*** Opening EXCERPTED RECORDS ***
What follows belongs to an exercise in optimizing a design on an open flow for small area, a short achievable clock period and few clock cycles per item; a production flow would make more cautious choices.
RTL that was checked went through simulation tests only; none was proved equivalent to the original.
Power is estimated from default activity; no workload was simulated.

== red ==
## tile_convert_top
module tile_convert_top
(
    input  logic                   clk,
    input  logic                   rst,
    input  logic                   comp_enb,
    output logic                   busy,
    output logic                   done,
    output logic [16-1:0] mem_addr,
    output logic                   mem_read_enb,
    input  logic [64-1:0]  mem_data_in,
    output logic [16-1:0] res_addr,
    output logic [64-1:0]  res_data_out,
    output logic                   res_write_enb
);
export LEC_CHECK = 0
export CAP_MARGIN = 20
export CORE_MARGIN = 2
export CORE_UTILIZATION = 40
export SETUP_SLACK_MARGIN = 4.5
export SLEW_MARGIN = 20
create_clock -name core_clock -period 8.0 [get_ports {clk}]
standard.sh (not shown) runs the stock make flow with config.mk's settings and CLKGATE_MAP_FILE= SYNTH_SCRIPT=/design/flow/synth_recipe.tcl, a recipe that flattens the netlist after the stock synthesis.
==> flow/flow/run.sh <==
#!/bin/bash
# Standard layout with these changes:
#  - synthesis maps the logic with ABC's area script replaced by abc.script,
#    and without the adder extraction (ADDER_MAP_FILE empty); everything else,
#    register names included, is the standard synthesis; the run stops with
#    an error if its registers differ from the standard synthesis's;
#  - the port buffers are made from the smallest buffer cell;
#  - clock tree synthesis inserts no dummy loads and uses clkbuf_4 only;
#  - one tie cell drives all constant outputs.
# Each tool's output goes to a log of its own in this folder.
set -euo pipefail
here=$(pwd)
res=$here/orfs/results/$FLOW_PLATFORM/tile_convert_top/base

# The standard synthesis, kept for its registers
bash standard.sh synth > synth_standard.log 2>&1
cp $res/1_2_yosys.v $here/standard_synth.v
rm -rf $here/orfs

# ORFS's scripts with the area ABC script replaced
cp -r $FLOW_HOME/scripts $here/scripts
cp $here/flow/abc.script $here/scripts/abc_area.script
bash standard.sh synth SCRIPTS_DIR=$here/scripts ABC_AREA=1 ADDER_MAP_FILE= > synth.log 2>&1
python3 $here/flow/sameregs.py $here/standard_synth.v $res/1_2_yosys.v > sameregs.log 2>&1

export BUFFER_PORTS_ARGS="-buffer_cell sky130_fd_sc_hd__buf_1"
export CTS_ARGS="-sink_clustering_enable -repair_clock_nets -dont_use_dummy_load -buf_list {sky130_fd_sc_hd__clkbuf_4 sky130_fd_sc_hd__clkbuf_8}"
export SKIP_REPAIR_TIE_FANOUT=1
bash standard.sh finish > standard.log 2>&1
==> flow/flow/abc.script <==
&get -n
&deepsyn -T 60
&put
dch -f
amap
==> flow/flow/sameregs.py <==
# sameregs.py A.v B.v: exit 0 when both netlists hold the same flip-flops
# (instance names and cell types), else 1.
import re, sys
def regs(path):
    text = open(path).read()
    return sorted(re.findall(r'^\s*(sky130_fd_sc_hd__(?:df|edf|sdf|dl)\w*)\s+(\\\S+|\w+)\s*\(', text, re.M), key=lambda t: t[1])
a, b = regs(sys.argv[1]), regs(sys.argv[2])
print(f"{len(a)} registers in {sys.argv[1]}, {len(b)} in {sys.argv[2]}")
if a != b:
    for x in sorted(set(a) ^ set(b))[:20]:
        print("differs:", x)
    sys.exit(1)
print("same registers")
## Diff of input files: blue against red
Settings: CORE_UTILIZATION now 50, was 40.
==> flow/flow/abc.script <==
strash
dch -f
amap
Results
blue against red; global-route wire length before repair is down by a few percent. Critical path depth in cells in blue is 2 below red. When the final numbers for blue and red were put side by side, the fmax turned out to be greater in blue. Placer's final routability congestion estimate ends up higher on red. A capturing instance or port of the critical path of u_buffer.halves_q[19] is what blue shows, while u_buffer.halves_q[15] belongs to red. Measured against each other, blue and red differ in estimated wirelength of the detail-placed design, the higher figure coming from red.
Function was not checked in any run of this note: the RTL went through the layout flow alone.

tile_convert_top, a different RTL version from the one above (not shown whole).
For scale: ~360 cells after synthesis, roughly 45 flip-flops, ~170 I/O pins, roughly 2700 sq um of cells after synthesis.
export LEC_CHECK = 0
export CAP_MARGIN = 20
export CORE_MARGIN = 2
export CORE_UTILIZATION = 40
export SETUP_SLACK_MARGIN = 4.65
export SLEW_MARGIN = 20
create_clock -name core_clock -period 8.0 [get_ports {clk}]
==> flow/flow/run.sh <==
#!/bin/bash
# Standard layout with these changes:
#  - synthesis maps the logic with ABC's area script replaced by abc.script,
#    and without the adder extraction (ADDER_MAP_FILE empty); everything else,
#    register names included, is the standard synthesis; the run stops with
#    an error if its registers differ from the standard synthesis's;
#  - the port buffers are made from the smallest buffer cell;
#  - clock tree synthesis inserts no dummy loads and picks its buffers
#    from clkbuf_4 and clkbuf_8;
#  - one tie cell drives all constant outputs.
# Each tool's output goes to a log of its own in this folder.
set -euo pipefail
here=$(pwd)
res=$here/orfs/results/$FLOW_PLATFORM/tile_convert_top/base

# The standard synthesis, kept for its registers
bash standard.sh synth > synth_standard.log 2>&1
cp $res/1_2_yosys.v $here/standard_synth.v
rm -rf $here/orfs

# ORFS's scripts with the area ABC script replaced
cp -r $FLOW_HOME/scripts $here/scripts
cp $here/flow/abc.script $here/scripts/abc_area.script
bash standard.sh synth SCRIPTS_DIR=$here/scripts ABC_AREA=1 ADDER_MAP_FILE= > synth.log 2>&1
python3 $here/flow/sameregs.py $here/standard_synth.v $res/1_2_yosys.v > sameregs.log 2>&1

export BUFFER_PORTS_ARGS="-buffer_cell sky130_fd_sc_hd__buf_1"
export CTS_ARGS="-sink_clustering_enable -repair_clock_nets -dont_use_dummy_load -buf_list {sky130_fd_sc_hd__clkbuf_8 sky130_fd_sc_hd__clkbuf_16} -sink_clustering_size 50 -sink_clustering_max_diameter 1000 -sink_buffer_max_cap_derate 3"
export SKIP_REPAIR_TIE_FANOUT=1
bash standard.sh finish > standard.log 2>&1
==> flow/flow/abc.script <==
strash
dch -f
amap
strash
dch -f
amap
Scripts as last shown in full above: flow/flow/sameregs.py
The baseline stopped in clock tree synthesis (4_1_cts) with CTS-0109.
Testbench counts at the start, summed over its fixed seeds: cycles 4,224, tiles 64.
Edit:
--- a/flow/flow/run.sh
+++ b/flow/flow/run.sh
@@ -27,3 +27,3 @@
 export BUFFER_PORTS_ARGS="-buffer_cell sky130_fd_sc_hd__buf_1"
-export CTS_ARGS="-sink_clustering_enable -repair_clock_nets -dont_use_dummy_load -buf_list {sky130_fd_sc_hd__clkbuf_8 sky130_fd_sc_hd__clkbuf_16} -sink_clustering_size 50 -sink_clustering_max_diameter 1000 -sink_buffer_max_cap_derate 3"
+export CTS_ARGS="-sink_clustering_enable -repair_clock_nets -dont_use_dummy_load -buf_list {sky130_fd_sc_hd__clkbuf_4 sky130_fd_sc_hd__clkbuf_8}"
 export SKIP_REPAIR_TIE_FANOUT=1
TNS_END_PERCENT = 50   (was default)
Effect: The changed run completed with no timing, DRC or antenna violations. Area after synthesis does not change. Synthesized cell count is unchanged.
*** Closing EXCERPTED RECORDS ***
[INSTRUCTIONS FOR THE TASK]
Would you state how many lines of the data above hold the string "loads"? Reply with the number alone.

[REPLY]
2